__WHAT IS NEEDED__
Set down, please, exactly the lines below that run from the line with "- The first TritonRoute" to the line with "- Of all nets", both lines included.

__DATA SUPPLIED__
* * * * *
--- src/rtl/inert_spi_mstr.sv ---
// 16-bit SPI master (mode 3, SCLK = clk/16) for inertial sensor register access.
// Define INERT_SPI_MISO_SYNC_EN to pass MISO through a two-flop synchronizer before sampling.
module inert_spi_mstr (
  input  logic        clk,
  input  logic        rst_n,
  input  logic        wrt,
  input  logic [15:0] cmd,
  input  logic        MISO,
  output logic        SS_n,
  output logic        SCLK,
  output logic        MOSI,
  output logic        done,
  output logic [15:0] rd_data
);

  // Handshake: wrt is a one-cycle strobe accepted only in IDLE with cmd valid the
  // same cycle; done rises with SS_n and stays high until the next accepted wrt.
  typedef enum logic {
    IDLE  = 1'b0,
    SHIFT = 1'b1
  } state_t;

  state_t      state_q, state_d;
  logic [3:0]  div_q, div_d;
  logic [15:0] shft_reg_q, shft_reg_d;
  logic [4:0]  bit_cnt_q, bit_cnt_d;
  logic        skip_q, skip_d;
  logic        miso_smpl_q, miso_smpl_d;
  logic        ss_n_q, ss_n_d;
  logic        done_q, done_d;
  logic        miso_in;

`ifdef INERT_SPI_MISO_SYNC_EN
  logic miso_ff1_q, miso_ff1_d;
  logic miso_ff2_q, miso_ff2_d;

  always_comb begin
    miso_ff1_d = MISO;
    miso_ff2_d = miso_ff1_q;
  end

  // Sync flops idle high so a floating/pulled-up MISO looks quiet out of reset.
  always_ff @(posedge clk) begin
    if (!rst_n) begin
      miso_ff1_q <= 1'b1;
      miso_ff2_q <= 1'b1;
    end else begin
      miso_ff1_q <= miso_ff1_d;
      miso_ff2_q <= miso_ff2_d;
    end
  end

  assign miso_in = miso_ff2_q;
`else
  assign miso_in = MISO;
`endif

  always_comb begin
    state_d     = state_q;
    div_d       = div_q;
    shft_reg_d  = shft_reg_q;
    bit_cnt_d   = bit_cnt_q;
    skip_d      = skip_q;
    miso_smpl_d = miso_smpl_q;
    ss_n_d      = ss_n_q;
    done_d      = done_q;

    case (state_q)
      IDLE: begin
        if (wrt) begin
          shft_reg_d = cmd;
          div_d      = 4'b1011;
          done_d     = 1'b0;
          ss_n_d     = 1'b0;
          bit_cnt_d  = 5'd0;
          skip_d     = 1'b1;
          state_d    = SHIFT;
        end
      end

      SHIFT: begin
        div_d = div_q + 4'd1;
        if (div_q == 4'b0111) begin
          miso_smpl_d = miso_in;
        end
        // The first SCLK fall only exists to enter mode 3 cleanly; it shifts nothing.
        if (div_q == 4'b1111) begin
          if (skip_q) begin
            skip_d = 1'b0;
          end else begin
            shft_reg_d = {shft_reg_q[14:0], miso_smpl_q};
            bit_cnt_d  = bit_cnt_q + 5'd1;
            if (bit_cnt_d == 5'd16) begin
              ss_n_d  = 1'b1;
              done_d  = 1'b1;
              div_d   = 4'b1111;
              state_d = IDLE;
            end
          end
        end
      end

      default: begin
        state_d = IDLE;
      end
    endcase
  end

  always_ff @(posedge clk) begin
    if (!rst_n) begin
      state_q     <= IDLE;
      div_q       <= 4'b1111;
      shft_reg_q  <= 16'h0000;
      bit_cnt_q   <= 5'd0;
      skip_q      <= 1'b0;
      miso_smpl_q <= 1'b0;
      ss_n_q      <= 1'b1;
      done_q      <= 1'b0;
    end else begin
      state_q     <= state_d;
      div_q       <= div_d;
      shft_reg_q  <= shft_reg_d;
      bit_cnt_q   <= bit_cnt_d;
      skip_q      <= skip_d;
      miso_smpl_q <= miso_smpl_d;
      ss_n_q      <= ss_n_d;
      done_q      <= done_d;
    end
  end

  assign SS_n    = ss_n_q;
  assign SCLK    = div_q[3];
  assign MOSI    = ~ss_n_q & shft_reg_q[15];
  assign done    = done_q;
  assign rd_data = shft_reg_q;

endmodule

--- config.mk ---
export PLATFORM = sky130hd
export DESIGN_NAME = inert_spi_mstr
export DESIGN_NICKNAME = d
export VERILOG_FILES = /design/src/rtl/inert_spi_mstr.sv
export SDC_FILE = /design/constraint.sdc
export NUM_CORES = 1
export LEC_CHECK = 0
export ABC_CLOCK_PERIOD_IN_PS = 1550
export CAP_MARGIN = 20
export CORE_ASPECT_RATIO = 0.5
export CORE_MARGIN = 4
export CORE_UTILIZATION = 43
export DETAILED_ROUTE_END_ITERATION = 6
export GPL_TIMING_DRIVEN = 1
export PLACE_DENSITY = 0.71
export RECOVER_POWER = 25
export SLEW_MARGIN = 20
export SYNTH_ARGS = -nofsm -noshare
export SYNTH_HDL_FRONTEND = slang
export SYNTH_SLANG_ARGS = --single-unit
--- constraint.sdc ---
create_clock -name clk -period 1.55 [get_ports clk]
set_input_delay 0.31 -clock clk [delete_from_list [all_inputs] [get_ports clk]]
set_output_delay 0.31 -clock clk [all_outputs]
set_load 0.02 [all_outputs]
# Word level (Yosys, flattened, before mapping)
# Cells that the tools add are included.
dict set report totals {
  ff_bits 30
  latchBits 0
  ramBits 0
  romBits 0
  output_inout_bits 20
  wordCells 50
  memories 0
}
dict set report classes {
  n_addsub 2
  mul 0
  div 0
  magnitude_cmp 0
  eq_ne 7
  shifts 0
  mux 26
  bitwise_logic 3
  n_reduce_logical 4
}
# op count
set op_table {}
lappend op_table {{16-bit two-way mux} 3}
lappend op_table {{16-bit one-hot mux with 2 select lines} 1}
lappend op_table {{4-bit two-way mux} 4}
lappend op_table {{5-bit two-way mux} 3}
lappend op_table {{1-bit two-way mux} 10}
lappend op_table {{5-bit one-hot mux with 2 select lines} 1}
lappend op_table {{4-bit one-hot mux with 2 select lines} 1}
lappend op_table {{1-bit one-hot mux with 2 select lines} 3}
lappend op_table {{5-bit by 1-bit adder with 5-bit output, second input constant} 1}
lappend op_table {{5-bit equality test, second input constant} 1}
lappend op_table {{4-bit by 1-bit adder with 4-bit output, second input constant} 1}
lappend op_table {{4-bit by 3-bit equality test with 1-bit output, second input constant} 1}
lappend op_table {{4-bit equality test, second input constant} 1}
lappend op_table {{2-bit by 1-bit inequality test with 1-bit output, second input constant} 2}
lappend op_table {{2-bit inequality test, second input constant} 2}
lappend op_table {{2-bit AND reduction} 2}
lappend op_table {{4-bit AND reduction} 1}
lappend op_table {{3-bit AND reduction} 1}
lappend op_table {{1-bit inverter} 2}
lappend op_table {{1-bit AND} 1}

# Depth between registers and ports, before layout
dict set report depth {
  word_depth 6
  depth_mapped 6
  ltp_nobuf 5
}

# Worst setup path after synthesis
# OpenSTA, ideal clock, no wires.
dict set report synth_timing {
  path_kind {register -> register}
  start {register div_q[0]}
  end {register div_q[3]}
  setup_ns 0.122
  t_arrival_ns 1.411
  slack_ns 0.018
  path_stages_with_launch 6
  path_buffers 0
  synth_period_minus_slack_ns 1.532
  cell_sequence {dfxtp_1 ha_1 and4b_2 and3_2 a221oi_1 nor2_1}
}
dict set report synth_between {
  elab_chain_len 5
  word_cells_on_any_way 6
  cone_classes {add/sub: 1; eq/ne: 1; mux: 4}
}
# item line
set synth_rtl {}
lappend synth_rtl {{start: declaration} 24} ;# logic [3:0] div_q, div_d;
lappend synth_rtl {{start signal: assignment} 121} ;# div_q <= div_d;
lappend synth_rtl {{4-bit by 1-bit adder with 4-bit output} 82} ;# div_d = div_q + 4'd1;
lappend synth_rtl {{4-bit two-way mux} 93} ;# if (bit_cnt_d == 5'd16) begin
lappend synth_rtl {{4-bit two-way mux} 88} ;# if (skip_q) begin
lappend synth_rtl {{4-bit two-way mux *} 87} ;# if (div_q == 4'b1111) begin
lappend synth_rtl {{4-bit one-hot mux with 2 select lines *} 68} ;# case (state_q)
# Every way passes the cells marked *; elsewhere a longest branch is shown, timed or not.
# A chain may end at the register's enable or synchronous reset.

# Worst setup path after layout
dict set report layout_timing {
  start {register div_q[1]}
  end {register state_q}
}
dict set report layout_between {
  elab_chain_len 3
}
# item line
set layout_rtl {}
lappend layout_rtl {{4-bit equality test} 87}
lappend layout_rtl {{1-bit two-way mux} 87}
lappend layout_rtl {{1-bit one-hot mux with 2 select lines} 68}
lappend layout_rtl {{end signal: assignment} 120} ;# state_q <= state_d;
lappend layout_rtl {{end: declaration} 23} ;# state_t state_q, state_d;
# No other way between the ends.

==> flow_results.org <==
** Status
- The flow ran to the end, and the final reports show no timing, DRC or antenna violations.

** Global routing
- Most crowded layer after global routing :: met2
- In the global route stage, met2 resource usage came out at 0.244.
- Met3 demand-to-capacity share in global routing :: 0.0517
- The first global-routing pass estimated 5.57 mm of wire.
- All-layer global routing usage :: 0.153
- The initial antenna violation count is 0.
- For this run, global-route usage on met1 was measured as 0.185.
- For this run the aggregate overflow at the end of global routing stands at 0.
- Largest net degree at the start of global routing :: 22
- Number of global-route vias before repair :: 1,240

** Detailed routing
- The first TritonRoute pass finished after 4 iterations.
- Final routed wirelength across all metal layers :: 3.26 mm
- Detailed routing inserted a total of 1,268 vias.
- Final ANT Viol Nets :: 0
- Average via count per standard cell :: 4.97
- For this run, design rule violations remaining after detail routing come to 0.
- Routed WL per cell :: 12.8 um
- Drt first-iter violations :: 47

** STA
- Max-slew violation total from the final report :: 0
- At the pin with the least slew margin, the transition time is 0.377 ns.
- Derived from the worst setup path, the maximum achievable clock frequency is 693 MHz.
- Hold WS :: 0.506 ns
- Setup violations remaining at the end of the flow were counted as 0.
- Hold Vio Cnt, Final :: 0
- Final critical-path share of the clock period :: 0.931
- Setup Skew :: 0.00682 ns
- The worst path meets setup with 0.107 ns of slack.
- Setup repair after global routing left no endpoint under its margin.
- Period minus WS final :: 1.44 ns
- Worst slew slack as a fraction of its limit :: 0.749

** Critical path
- Longest individual stage delay on the worst path :: 0.34 ns
- Kind of launch point of the worst setup path :: register
- Worst Path Arrival :: 1.61 ns
- Required time of the critical path :: 1.72 ns
- STA classifies the critical path endpoint as a register.
- Traced cell by cell, the critical path runs through ha_2 > and4b_2 > and3_2 > nand3_1 > o211a_1.
- The critical path is of the register to register type.
- Slowest stage cell on the critical path :: dfxtp_1
- Setup slack of the worst register-to-register path :: 0.11 ns
- Of all nets on the critical path, the largest fanout is 4.

** Run
- Max-Cap Viols :: 0

** Clock tree
- In this run, post-CTS hold repair placed 0 buffers.
- Number of clock sinks :: 30
- Number of post-CTS setup repair buffers :: 0
- For the worst-skew pair, the clock arrives at the later sink with an insertion delay of 0.28 ns.
- In this run, CTS created clock tree buffers numbering 5.
- Number of buffers between clock root and the deepest sink :: 2
- CTS built an H-tree with a depth of 2.
- Buffer type at the clock tree root :: clkbuf_8
- Clock tree from TritonCTS :: done
- Register clock-pin slew on the reported worst setup and hold paths :: 0.06 ns

** Finish
- The area growth from synthesis to layout is 35.6%.
- The finished layout holds 255 standard cells, fillers aside.
- Number of nets in the layout :: 229
- Fraction of layout instances using a drive strength above 1 :: 0.135
- Antenna diode count :: 0
- Core occupancy in the finished layout :: 0.644

** Synthesis
- YS warnings :: 0
- Combined area of all synthesized cells :: 1510 um^2
- EDFF count, synth :: 0
- Synthesis produced 156 cells.
- Synthesis-stage register bit count :: 30
- Dividing the synthesized area by the synthesized cell count gives 9.66 um^2.
- Top cell type's share of synthesized area :: 0.399
- Most common cell in the netlist :: dfxtp_1
- Primary FF master, synth :: dfxtp_1
- Synthesized netlist net count :: 178
- Fraction of the yosys area taken by sequential cells :: 0.399
- After synthesis, the most frequently instantiated cells are dfxtp_1, nand2_1, o211a_1, mux2i_1, o21ai_0.
- The number of different library cells used by synthesis comes to 33.
- In the synthesized netlist the async set-or-reset flop fraction comes to 0.
- dfxtp_1 takes more of the synthesized area than any other cell.
- Cells taking the most area after synthesis :: dfxtp_1, o211a_1, mux2i_1, nand2_1, o21ai_0

** Placed design
- Weighted congestion at the end of routability-driven global placement :: 0.734
- The wire-length estimate of the detail-placed layout is 2.34 mm.
- In this run, placement finished with an instance count of 248.
- Port buffering added 39 buffers.
- Post-place setup slack :: -0.0495 ns

** Power
- Maximum ir drop on the vdd rail :: 0.000573 V
- In this run the static leakage power is 0.00101 uW.
- The design draws 1990 uW.
- Pwr per Cell Area :: 974 nW/um^2

** Floorplan
- Die outline height :: 49.9 um
- The initial utilization of the core area, before any placement, comes to 0.475.
- The floorplan has 14 rows.
- The die is 91.7 um wide.
- Core area :: 3170 um^2
- The die covers 4570 um^2.
- I/O pin count :: 40

** Hold path
- In this run the worst hold path is classified as register to register.
## report_power, final
part / switching [uW] / internal (uW) / leakage [uW]
registers: 55.0 / 841 / 0.000247
clock network: 271 / 308 / 0.0000383
logic: 252 / 263 / 0.000726
total: 578 / 1410 / 0.00101
## per-stage QoR
step                      TNS (ns)  cell area, um^2
after floorplan                  0             1510
after global placement     -0.0486             1990
after detailed placement    -0.400             1990
after CTS                        0             2040
after global routing             0             2040
final                            0             2040
## flip-flops by register name (all words and copies together), names as in the netlist
signal,cells
SS_n,1
bit_cnt_q,5
div_q,4
done,1
miso_smpl_q,1
rd_data,16
skip_q,1
state_q,1
## layer usage
metal / part of all wire / routed length (um)
met1: 0.47 / 1540
met2: 0.46 / 1500
met3: 0.053 / 174
met4: 0.013 / 41
met5: 0 / 0
## area by class of cell
class	count	area (um^2)
fillers	288	1130
repair buffers	54	494
clock buffers	7	76.3
inverters	2	7.51
flip-flops and latches	30	602
well taps	48	60.1
multi-input cells	114	803
## cell families after synthesis
logic type	after synthesis	synth area share
compound gates	39	0.199
xor+xnor	1	0.00582
fa+ha+maj	2	0.0166
buf+inv	12	0.0739
flops	30	0.399
mux	17	0.121
simple gates	55	0.185
## cells in the final DEF (no fill, tap or decap), types with 2 or more instances in the layout
cell             instances
mux2i_1                 16
nor2b_1                  3
nor2_1                   9
buf_4                   12
nand3_1                  6
dfxtp_1                 29
o211a_1                 17
dlygate4sd2_1           19
clkbuf_8                 5
o21ai_0                 10
buf_12                   2
nand4_1                  3
clkbuf_1                 4
and2_1                   2
clkdlybuf4s50_1         19
a21oi_1                  6
nand2_1                 24
inv_1                    2
nand2b_1                 2
## repair_timing
item | in CTS | in global routing
resized for setup | 20 | 3
hold endpoints to repair | 0 | 0
endpoints found under the setup margin | 19 | 13
gates cloned | 0 | 0
## path summary, 6_finish.rpt
kind / from / end / depth (start not counted)
worst min-delay path: bit_cnt_q[4] / bit_cnt_q[4] / 2
worst max register to register: div_q[1] / state_q / 5
worst min register to register: bit_cnt_q[4] / bit_cnt_q[4] / 2
worst max-delay path: div_q[1] / state_q / 5
## worst max-delay path, delay by kind of cell (launching register included)
family / cells / cell delay, ns
AOI/OAI and AO/OA: 1 / 0.16
and+or+nand+nor: 3 / 0.62
adders and majority gates: 1 / 0.22
DFF: 1 / 0.34
No activity file was read; power rests on OpenSTA's default activity.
* * * * *
__TASK OUTPUT__
- The first TritonRoute pass finished after 4 iterations.
- Final routed wirelength across all metal layers :: 3.26 mm
- Detailed routing inserted a total of 1,268 vias.
- Final ANT Viol Nets :: 0
- Average via count per standard cell :: 4.97
- For this run, design rule violations remaining after detail routing come to 0.
- Routed WL per cell :: 12.8 um
- Drt first-iter violations :: 47

** STA
- Max-slew violation total from the final report :: 0
- At the pin with the least slew margin, the transition time is 0.377 ns.
- Derived from the worst setup path, the maximum achievable clock frequency is 693 MHz.
- Hold WS :: 0.506 ns
- Setup violations remaining at the end of the flow were counted as 0.
- Hold Vio Cnt, Final :: 0
- Final critical-path share of the clock period :: 0.931
- Setup Skew :: 0.00682 ns
- The worst path meets setup with 0.107 ns of slack.
- Setup repair after global routing left no endpoint under its margin.
- Period minus WS final :: 1.44 ns
- Worst slew slack as a fraction of its limit :: 0.749

** Critical path
- Longest individual stage delay on the worst path :: 0.34 ns
- Kind of launch point of the worst setup path :: register
- Worst Path Arrival :: 1.61 ns
- Required time of the critical path :: 1.72 ns
- STA classifies the critical path endpoint as a register.
- Traced cell by cell, the critical path runs through ha_2 > and4b_2 > and3_2 > nand3_1 > o211a_1.
- The critical path is of the register to register type.
- Slowest stage cell on the critical path :: dfxtp_1
- Setup slack of the worst register-to-register path :: 0.11 ns
- Of all nets on the critical path, the largest fanout is 4.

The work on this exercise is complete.